A routing file will be generated in $HOME/psgw-route-$JOBID. The routing file is
automatically removed when the allocation is revoked. With the option --gw_file an
alternative location using an absolute path for the routing file can be specified:

.. code-block:: none

  srun --gw_file=/home-fs/rauh/route-file --gw_num=2 -N 1 hostname : -N 2 hostname

The route plugin can be changed using the --gw_plugin option.

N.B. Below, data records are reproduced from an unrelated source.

===== config.mk =====
export PLATFORM = sky130hd
export DESIGN_NAME = usb_periph_irq_output
export DESIGN_NICKNAME = d
export VERILOG_FILES = /design/src/usb_irq_pkg.sv /design/src/usb_periph_irq_output.sv
export VERILOG_INCLUDE_DIRS = /design/src
export SDC_FILE = /design/constraint.sdc
export NUM_CORES = 1
export LEC_CHECK = 0
export BUFFER_PORTS_ARGS = -buffer_cell sky130_fd_sc_hd__buf_4
export CORE_MARGIN = 10
export CORE_UTILIZATION = 51
export CTS_CLUSTER_SIZE = 25
export DETAILED_ROUTE_END_ITERATION = 8
export PLACE_DENSITY = 0.86
export SYNTH_ARGS = -nofsm -noshare
export SYNTH_HDL_FRONTEND = slang
export SYNTH_SLANG_ARGS = --single-unit

===== constraint.sdc =====
create_clock -name clk -period 2.1 [get_ports clk]
set_clock_uncertainty 0.1 [all_clocks]
set_input_delay 0.105 -clock clk [delete_from_list [all_inputs] [get_ports clk]]
set_output_delay 0.105 -clock clk [all_outputs]
set_load 0.01 [all_outputs]
--- config.mk ---
export PLATFORM = sky130hd
export DESIGN_NAME = adc_channel_sequence_select
export DESIGN_NICKNAME = d
export VERILOG_FILES = /design/src/hw/seq_select_pkg.sv /design/src/hw/sync_2ff.sv /design/src/hw/adc_channel_sequence_select.sv
export VERILOG_INCLUDE_DIRS = /design/src /design/src/hw
export SDC_FILE = /design/constraint.sdc
export NUM_CORES = 1
export LEC_CHECK = 0
export BUFFER_PORTS_ARGS = -buffer_cell sky130_fd_sc_hd__clkbuf_2
export CORE_ASPECT_RATIO = 0.75
export CORE_MARGIN = 2
export CORE_UTILIZATION = 45
export CTS_CLUSTER_DIAMETER = 80
export DETAILED_ROUTE_END_ITERATION = 10
export MAX_ROUTING_LAYER = met4
export PLACE_DENSITY = 0.85
export SKIP_LAST_GASP = 1
export SLEW_MARGIN = 20
export SYNTH_ARGS = -nofsm -noshare
export SYNTH_HDL_FRONTEND = slang
export SYNTH_SLANG_ARGS = --single-unit
--- constraint.sdc ---
create_clock -name clk -period 2.1 [get_ports clk]
set_input_delay 0.315 -clock clk [delete_from_list [all_inputs] [get_ports clk]]
set_output_delay 0.315 -clock clk [all_outputs]
set_load 0.02 [all_outputs]
--- src/hw/seq_select_cfg.svh ---
// Constants for the channel-sequence select block
`ifndef SEQ_SELECT_CFG_SVH
`define SEQ_SELECT_CFG_SVH
`define NUM_CHANNELS      4
`define CODE_WIDTH        14
`define PICK_RESET        4'h0
`define CODE_MAX          14'h1fff
`define CODE_MIN          14'h2000
`define CONV_TIME_NS      1650
`define CLK_PERIOD_NS     8
`define CONV_CYCLES       ((`CONV_TIME_NS + `CLK_PERIOD_NS - 1) / `CLK_PERIOD_NS)
`define EOC_LOW_CYCLES    4
`endif

--- src/hw/seq_select_pkg.sv ---
// Types shared by the channel-sequence select block
package seq_select_pkg;
   typedef logic [3:0] chan_set_t;
   typedef enum logic [2:0] {
      ST_IDLE = 3'b001,
      ST_CONV = 3'b010,
      ST_EOC  = 3'b100
   } seq_state_t;
endpackage
<file path="config.mk">
export PLATFORM = sky130hd
export DESIGN_NAME = cc_channel
export DESIGN_NICKNAME = d
export VERILOG_FILES = /design/src/pkg/cc_pkg.sv /design/src/core/cc_channel.sv /design/src/core/edge_sync.sv
export SDC_FILE = /design/constraint.sdc
export NUM_CORES = 1
export LEC_CHECK = 0
export ABC_AREA = 1
export BUFFER_PORTS_ARGS = -buffer_cell sky130_fd_sc_hd__buf_2
export CAP_MARGIN = 10
export CELL_PAD_IN_SITES_DETAIL_PLACEMENT = 0
export CELL_PAD_IN_SITES_GLOBAL_PLACEMENT = 1
export CORE_AREA = 2 2 142 144
export CTS_BUF_LIST = sky130_fd_sc_hd__clkbuf_8
export CTS_CLUSTER_DIAMETER = 50
export DETAILED_ROUTE_END_ITERATION = 8
export DIE_AREA = 0 0 144 146
export GPL_TIMING_DRIVEN = 0
export MAX_ROUTING_LAYER = met4
export PLACE_DENSITY_LB_ADDON = 0.1
export RECOVER_POWER = 50
export SLEW_MARGIN = 15
export SYNTH_ARGS = -nofsm -noshare
export SYNTH_HDL_FRONTEND = slang
export SYNTH_HIERARCHICAL = 1
export SYNTH_SLANG_ARGS = --single-unit
</file>
<file path="constraint.sdc">
create_clock -name clk -period 5.1 [get_ports clk]
set_input_delay 0.765 -clock clk [delete_from_list [all_inputs] [get_ports clk]]
set_output_delay 0.765 -clock clk [all_outputs]
set_load 0.02 [all_outputs]
</file>
<file path="src/pkg/cc_pkg.sv">
// Purpose: constants, types and register map of the capture/compare channel.
// Assumes: one channel beside a shared 16-bit counter; 8-bit register port.
// Notes: register offsets are word indices on the plain register port.
// Behaviour
// - qualifying pin edge copies the counter into the capture/compare register.
// - capture sets the channel flag; interrupt only when channel enable is set.
// - channel flag stays set until software writes it clear.
// - software timer compares counter with register; equality sets flag.
// - software timer selected by comparator and match enables, others clear.
// - writing compare low byte clears comparator enable; high byte sets it.
// - high-speed output toggles pin and sets flag on each 16-bit match.
// - high-speed output with comparator disabled holds the pin level.
// - frequency output matches low bytes, toggles pin, adds high byte to low.
// - frequency high byte is half period; zero acts as 256 clocks.
// - frequency output needs comparator, toggle, pulse bits; match flags 16-bit equality.
// - 8-bit pulse mode drives pin high on low-byte match, low on overflow.
// - 8-bit pulse mode reloads compare low byte from high byte on wrap.
// - 8-bit pulse mode needs comparator, pulse bits, length zero; match sets flag.
// - intermediate overflow flag set on each cycle-length overflow, every 256 to 2048 clocks.
// - 8-bit pulse high time equals 256 minus compare high byte.
// - 8 to 11-bit pulse channels share one cycle length; others ignore it.
// - two-bit cycle length selects 8, 9, 10 or 11 bits; 16-bit ignores it.
// - comparator disabled stops toggling and forces pulse outputs low.
// - in 9 to 11-bit pulse, select bit routes compare access to auto-reload.
// - shared enable lets overflow flag interrupt; overflow bit follows cycle length.

package cc_pkg;

    localparam int ADDR_W = 3;
    localparam int DATA_W = 8;
    localparam int CNT_W = 16;

    // ------------------------------------------------------------------
    // register offsets
    // ------------------------------------------------------------------
    localparam logic [ADDR_W-1:0] OFF_MODE = 3'h0;
    localparam logic [ADDR_W-1:0] OFF_PWMCFG = 3'h1;
    localparam logic [ADDR_W-1:0] OFF_CTRL = 3'h2;
    localparam logic [ADDR_W-1:0] OFF_CMPLO = 3'h3;
    localparam logic [ADDR_W-1:0] OFF_CMPHI = 3'h4;
    localparam logic [ADDR_W-1:0] OFF_CNTLO = 3'h5;
    localparam logic [ADDR_W-1:0] OFF_CNTHI = 3'h6;

    // ------------------------------------------------------------------
    // field positions
    // ------------------------------------------------------------------
    localparam int MB_PWM16 = 7;
    localparam int MB_ECOM = 6;
    localparam int MB_RISE = 5;
    localparam int MB_FALL = 4;
    localparam int MB_MAT = 3;
    localparam int MB_TOG = 2;
    localparam int MB_PULSE = 1;
    localparam int MB_IE = 0;

    localparam int CB_ARSEL = 7;
    localparam int CB_ECOV = 6;
    localparam int CB_INTERMEDIATE_OVERFLOW_FLAG = 5;
    localparam int CB_CLS_HI = 1;
    localparam int CB_CLS_LO = 0;

    localparam int TB_FLAG = 0;
    localparam int TB_RUN = 6;

    // ------------------------------------------------------------------
    // reset values and constants
    // ------------------------------------------------------------------
    localparam logic [DATA_W-1:0] RST_BYTE = 8'h00;
    localparam logic [CNT_W-1:0] RST_WORD = 16'h0000;
    localparam logic [CNT_W-1:0] CNT_ONE = 16'h0001;
    localparam logic [1:0] CLS_8 = 2'h0;
    localparam logic [1:0] CLS_9 = 2'h1;
    localparam logic [1:0] CLS_10 = 2'h2;
    localparam logic [1:0] CLS_11 = 2'h3;
    localparam logic [CNT_W-1:0] MASK_8 = 16'h00ff;
    localparam logic [CNT_W-1:0] MASK_9 = 16'h01ff;
    localparam logic [CNT_W-1:0] MASK_10 = 16'h03ff;
    localparam logic [CNT_W-1:0] MASK_11 = 16'h07ff;

    // ------------------------------------------------------------------
    // types
    // ------------------------------------------------------------------
    typedef enum logic [2:0] {
        MODE_IDLE = 3'h0,
        MODE_CAPTURE = 3'h1,
        MODE_SWTIMER = 3'h3,
        MODE_HSO = 3'h2,
        MODE_FREQ = 3'h6,
        MODE_PULSE_MODE_ENABLE = 3'h7,
        MODE_PWM16 = 3'h5
    } mode_t;

    typedef struct packed {
        logic [ADDR_W-1:0] addr;
        logic [DATA_W-1:0] wdata;
        logic wr;
        logic rd;
    } bus_req_t;

    typedef struct packed {
        logic pinOut;
        logic pinOe;
    } pin_drive_t;

endpackage

</file>
<file path="src/core/cc_channel.sv">
// Purpose: one capture/compare channel with its shared counter and config.
// Assumes: cntTick is a one-cycle timebase enable from an outside divider.
// Notes: registers on a plain port; read data valid the cycle after rd.
//
// Local design decisions: the address-and-strobe port and the placing of the registers.

`timescale 1ns/1ns

module cc_channel (
    input wire logic clk,
    input wire logic arst_n,
    input wire logic cntTick,
    input cc_pkg::bus_req_t busReq,
    output logic [cc_pkg::DATA_W-1:0] rdata,
    input wire logic pinIn,
    output logic pinOut,
    output logic pinOe,
    output logic irq
);
    import cc_pkg::*;

    // ------------------------------------------------------------------
    // state
    // ------------------------------------------------------------------
    typedef struct packed {
        logic [CNT_W-1:0] cnt;
        logic [CNT_W-1:0] ccr;
        logic [CNT_W-1:0] arr;
        logic [DATA_W-1:0] mode;
        logic arsel;
        logic ecov;
        logic intermediate_overflow_flag;
        logic [1:0] cls;
        logic flag;
        logic run;
        pin_drive_t pin;
        logic irq;
        logic [DATA_W-1:0] rdata;
    } chan_state_t;

    chan_state_t q;
    chan_state_t d;

    logic rstMeta;
    logic rstN;
    logic riseEvt;
    logic fallEvt;

    // ------------------------------------------------------------------
    // reset release
    // ------------------------------------------------------------------
    always_ff @(posedge clk or negedge arst_n) begin
        if (!arst_n) begin
            rstMeta <= 1'b0;
            rstN <= 1'b0;
        end else begin
            rstMeta <= 1'b1;
            rstN <= rstMeta;
        end
    end

    edge_sync pinSync (
        .clk(clk),
        .rstN(rstN),
        .pinIn(pinIn),
        .rise(riseEvt),
        .fall(fallEvt)
    );

    // ------------------------------------------------------------------
    // decoding helpers
    // ------------------------------------------------------------------
    function automatic mode_t decodeMode(input logic [DATA_W-1:0] m);
        mode_t r;
        r = MODE_IDLE;
        if (m[MB_PULSE] && m[MB_PWM16] && !m[MB_TOG]) begin
            r = MODE_PWM16;
        end else if (m[MB_PULSE] && m[MB_TOG]) begin
            r = MODE_FREQ;
        end else if (m[MB_PULSE]) begin
            r = MODE_PULSE_MODE_ENABLE;
        end else if (m[MB_TOG]) begin
            r = MODE_HSO;
        end else if (m[MB_RISE] || m[MB_FALL]) begin
            r = MODE_CAPTURE;
        end else if (m[MB_ECOM] && m[MB_MAT]) begin
            r = MODE_SWTIMER;
        end
        return r;
    endfunction

    // low bits that take part in an n-bit pulse compare and overflow
    function automatic logic [CNT_W-1:0] lenMask(input logic [1:0] cls);
        logic [CNT_W-1:0] r;
        case (cls)
            CLS_8: r = MASK_8;
            CLS_9: r = MASK_9;
            CLS_10: r = MASK_10;
            CLS_11: r = MASK_11;
            default: r = MASK_8;
        endcase
        return r;
    endfunction

    // ------------------------------------------------------------------
    // next state
    // ------------------------------------------------------------------
    always_comb begin
        mode_t mode;
        logic tick;
        logic ecom;
        logic mat;
        logic evt;
        logic ovfN;
        logic ovf16;
        logic match16;
        logic [CNT_W-1:0] cntNext;
        logic [CNT_W-1:0] msk;
        logic [CNT_W-1:0] cmpN;
        mode = decodeMode(q.mode);
        tick = q.run & cntTick;
        ecom = q.mode[MB_ECOM];
        mat = q.mode[MB_MAT];
        evt = 1'b0;
        cntNext = q.cnt + CNT_ONE;
        msk = lenMask(q.cls);
        ovfN = tick && ((cntNext & msk) == RST_WORD);
        ovf16 = tick && (cntNext == RST_WORD);
        match16 = tick && (cntNext == q.ccr);
        cmpN = q.ccr;

        d = q;
        d.rdata = RST_BYTE;

        // counter
        if (tick) begin
            d.cnt = cntNext;
        end

        // register writes
        if (busReq.wr) begin
            case (busReq.addr)
                OFF_MODE: begin
                    d.mode = busReq.wdata;
                end
                OFF_PWMCFG: begin
                    d.arsel = busReq.wdata[CB_ARSEL];
                    d.ecov = busReq.wdata[CB_ECOV];
                    d.intermediate_overflow_flag = busReq.wdata[CB_INTERMEDIATE_OVERFLOW_FLAG];
                    d.cls = busReq.wdata[CB_CLS_HI:CB_CLS_LO];
                end
                OFF_CTRL: begin
                    d.flag = busReq.wdata[TB_FLAG];
                    d.run = busReq.wdata[TB_RUN];
                end
                OFF_CMPLO: begin
                    if (q.arsel && mode == MODE_PULSE_MODE_ENABLE && q.cls != CLS_8) begin
                        d.arr[7:0] = busReq.wdata;
                    end else begin
                        d.ccr[7:0] = busReq.wdata;
                        d.mode[MB_ECOM] = 1'b0;
                    end
                end
                OFF_CMPHI: begin
                    if (q.arsel && mode == MODE_PULSE_MODE_ENABLE && q.cls != CLS_8) begin
                        d.arr[15:8] = busReq.wdata;
                    end else begin
                        d.ccr[15:8] = busReq.wdata;
                        d.mode[MB_ECOM] = 1'b1;
                    end
                end
                OFF_CNTLO: begin
                    d.cnt[7:0] = busReq.wdata;
                end
                OFF_CNTHI: begin
                    d.cnt[15:8] = busReq.wdata;
                end
                default: begin
                end
            endcase
        end

        // register reads
        if (busReq.rd) begin
            case (busReq.addr)
                OFF_MODE: d.rdata = q.mode;
                OFF_PWMCFG: begin
                    d.rdata[CB_ARSEL] = q.arsel;
                    d.rdata[CB_ECOV] = q.ecov;
                    d.rdata[CB_INTERMEDIATE_OVERFLOW_FLAG] = q.intermediate_overflow_flag;
                    d.rdata[CB_CLS_HI:CB_CLS_LO] = q.cls;
                end
                OFF_CTRL: begin
                    d.rdata[TB_FLAG] = q.flag;
                    d.rdata[TB_RUN] = q.run;
                end
                OFF_CMPLO: begin
                    if (q.arsel && mode == MODE_PULSE_MODE_ENABLE && q.cls != CLS_8) begin
                        d.rdata = q.arr[7:0];
                    end else begin
                        d.rdata = q.ccr[7:0];
                    end
                end
                OFF_CMPHI: begin
                    if (q.arsel && mode == MODE_PULSE_MODE_ENABLE && q.cls != CLS_8) begin
                        d.rdata = q.arr[15:8];
                    end else begin
                        d.rdata = q.ccr[15:8];
                    end
                end
                OFF_CNTLO: d.rdata = q.cnt[7:0];
                OFF_CNTHI: d.rdata = q.cnt[15:8];
                default: d.rdata = RST_BYTE;
            endcase
        end

        // channel modes; hardware updates follow software writes
        case (mode)
            MODE_CAPTURE: begin
                if ((riseEvt && q.mode[MB_RISE]) || (fallEvt && q.mode[MB_FALL])) begin
                    d.ccr = q.cnt;
                    evt = 1'b1;
                end
            end
            MODE_SWTIMER: begin
                if (match16) begin
                    evt = 1'b1;
                end
            end
            MODE_HSO: begin
                // disabled comparator leaves the pin where it is
                if (match16 && ecom) begin
                    d.pin.pinOut = ~q.pin.pinOut;
                    evt = 1'b1;
                end
            end
            MODE_FREQ: begin
                if (ecom && tick && cntNext[7:0] == q.ccr[7:0]) begin
                    d.pin.pinOut = ~q.pin.pinOut;
                    // a zero step wraps back to the same value: 256 clocks
                    d.ccr[7:0] = q.ccr[7:0] + q.ccr[15:8];
                end
                if (mat && match16) begin
                    evt = 1'b1;
                end
            end
            MODE_PULSE_MODE_ENABLE: begin
                // at the wrap the freshly reloaded value is the one compared
                if (ovfN) begin
                    if (q.cls == CLS_8) begin
                        cmpN = {RST_BYTE, q.ccr[15:8]};
                        d.ccr[7:0] = q.ccr[15:8];
                    end else begin
                        cmpN = q.arr;
                        d.ccr = q.arr;
                    end
                end
                if (!ecom) begin
                    d.pin.pinOut = 1'b0;
                end else if (tick && ((cntNext & msk) == (cmpN & msk))) begin
                    // match wins over the wrap so a zero value gives full duty
                    d.pin.pinOut = 1'b1;
                    if (mat) begin
                        evt = 1'b1;
                    end
                end else if (ovfN) begin
                    d.pin.pinOut = 1'b0;
                end
            end
            MODE_PWM16: begin
                if (!ecom) begin
                    d.pin.pinOut = 1'b0;
                end else if (match16) begin
                    d.pin.pinOut = 1'b1;
                    if (mat) begin
                        evt = 1'b1;
                    end
                end else if (ovf16) begin
                    d.pin.pinOut = 1'b0;
                end
            end
            default: begin
            end
        endcase

        // flags: a hardware set wins over a software clear
        if (ovfN) begin
            d.intermediate_overflow_flag = 1'b1;
        end
        if (evt) begin
            d.flag = 1'b1;
        end

        d.pin.pinOe = (mode == MODE_HSO) || (mode == MODE_FREQ) ||
                      (mode == MODE_PULSE_MODE_ENABLE) || (mode == MODE_PWM16);
        d.irq = (d.flag & d.mode[MB_IE]) | (d.intermediate_overflow_flag & d.ecov);
    end

    // ------------------------------------------------------------------
    // state register
    // ------------------------------------------------------------------
    always_ff @(posedge clk or negedge rstN) begin
        if (!rstN) begin
            q <= '0;
        end else begin
            q <= d;
        end
    end

    assign rdata = q.rdata;
    assign pinOut = q.pin.pinOut;
    assign pinOe = q.pin.pinOe;
    assign irq = q.irq;
endmodule

</file>
<file path="src/core/edge_sync.sv">
// Purpose: two-stage synchroniser and edge detector for the channel pin.
// Assumes: pin held at each level at least two system clocks.
// Notes: first stage is read only by the second stage.

`timescale 1ns/1ns

module edge_sync (
    input wire logic clk,
    input wire logic rstN,
    input wire logic pinIn,
    output logic rise,
    output logic fall
);
    typedef struct packed {
        logic meta;
        logic sync;
        logic last;
        logic rise;
        logic fall;
    } sync_state_t;

    sync_state_t q;
    sync_state_t d;

    always_comb begin
        d = q;
        d.meta = pinIn;
        d.sync = q.meta;
        d.last = q.sync;
        d.rise = q.sync & ~q.last;
        d.fall = ~q.sync & q.last;
    end

    always_ff @(posedge clk or negedge rstN) begin
        if (!rstN) begin
            q <= '0;
        end else begin
            q <= d;
        end
    end

    assign rise = q.rise;
    assign fall = q.fall;
endmodule

</file>
# Word-level counts from Yosys, hierarchy flattened
# Cells that the tools add are included.
[totals] input_bits=17 wordCells=163 reg_bits=81
[op_classes] n_addsub=2 eq_ne=24 reduce_logical=36 muxes=66 n_bitwise=11
[op_table] operator="2-to-1 mux 8 bit" count=16
[op_table] operator="2-to-1 mux 16 bit" count=6
[op_table] operator="case mux 16 bit (4 select lines)" count=1
[op_table] operator="2-to-1 mux 63 bit" count=1
[op_table] operator="AND 16 bit" count=2
[op_table] operator="== test 16 bit" count=2
[op_table] operator="logical NOT 16 bit" count=2
[op_table] operator="case mux 1 bit (6 select lines)" count=4
[op_table] operator="case mux 8 bit (3 select lines)" count=1
[op_table] operator="2-to-1 mux 1 bit" count=22
[op_table] operator="== test 3 bit, second input constant" count=6
[op_table] operator="adder 16 x 1 -> 16 bit, second input constant" count=1
[op_table] operator="logical AND 1 bit" count=16
[op_table] operator="case mux 8 bit (2 select lines)" count=1
[op_table] operator="case mux 3 bit (5 select lines)" count=1
[op_table] operator="case mux 1 bit (7 select lines)" count=2
[op_table] operator="== test 3 x 2 -> 1 bit, second input constant" count=4
[op_table] operator="2-to-1 mux 3 bit" count=3
[op_table] operator="adder 8 bit" count=1
[op_table] operator="== test 8 bit" count=1
[op_table] operator="2-to-1 mux 2 bit" count=4
[op_table] operator="inequality test 2 bit, second input constant" count=4
[op_table] operator="inequality test 4 bit, second input constant" count=2
[op_table] operator="== test 3 x 1 -> 1 bit, second input constant" count=2
[op_table] operator="20 further kinds" count=34

# Logic depth before layout (Yosys ltp)
# Gate-level depths: netlist of the first run.
[depth] word_depth=18 ltp_mapped=25 mapped_depth_nobuf=24

# Hierarchy
# Netlist of the first run, hierarchy kept.
[by_module_without_submodules] mod="cc_channel" area_each_um2=5610.4 n_inst=1 cells_each=811 seq_area_each_um2=1901.8
[by_module_without_submodules] mod="edge_sync" area_each_um2=140.1 n_inst=1 cells_each=9 seq_area_each_um2=125.1

# Least setup slack after synthesis of the first run
# Ideal clock, no wire load.
[synth_path] path_type="input to register" from="input port busReq[12] (netlist bit)" to="register q[52] (netlist bit)" n_path_buf=2 stages=11 arrival_ps=2346 path_slack_ps=2608 setup_ps=146 cell_sequence="clkbuf_1 inv_1 nor2_1 inv_1 nor2_1 inv_1 nor2_1 buf_2 nand2_1 o211ai_1 o221ai_1"
[synth_rtl] item="from (decl)" line_no="cc_channel.sv:13" text="input cc_pkg::bus_req_t busReq,"
[synth_rtl] item="to (signal assigned)" line_no="cc_channel.sv:304" text="q <= '0;"
[synth_rtl] item="to (signal assigned)" line_no="cc_channel.sv:306" text="q <= d;"
[synth_rtl] item="to (decl)" line_no="cc_channel.sv:41" text="chan_state_t q;"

Currently only the
default plugin “plugin01” is available.

.. code-block:: none

  srun --gw_plugin=plugin01 --gw_num=2 -N 1 hostname : -N 2 hostname

If more gateways were requested than available the slurmctld prologue will fail for
interactive jobs

.. code-block:: none

  srun --gw_num=3 -N 1 hostname : -N 2 hostname
  srun: psgw: requesting 3 gateway nodes
  srun: job 158553 queued and waiting for resources
  srun: job 158553 has been allocated resources
  srun: PrologSlurmctld failed, job killed
  srun: Force Terminated job 158553
  srun: error: Job allocation 158553 has been revoked

If batch jobs run out of gateway resources they will be re-queued and have to wait for
10 minutes before becoming eligible to start again.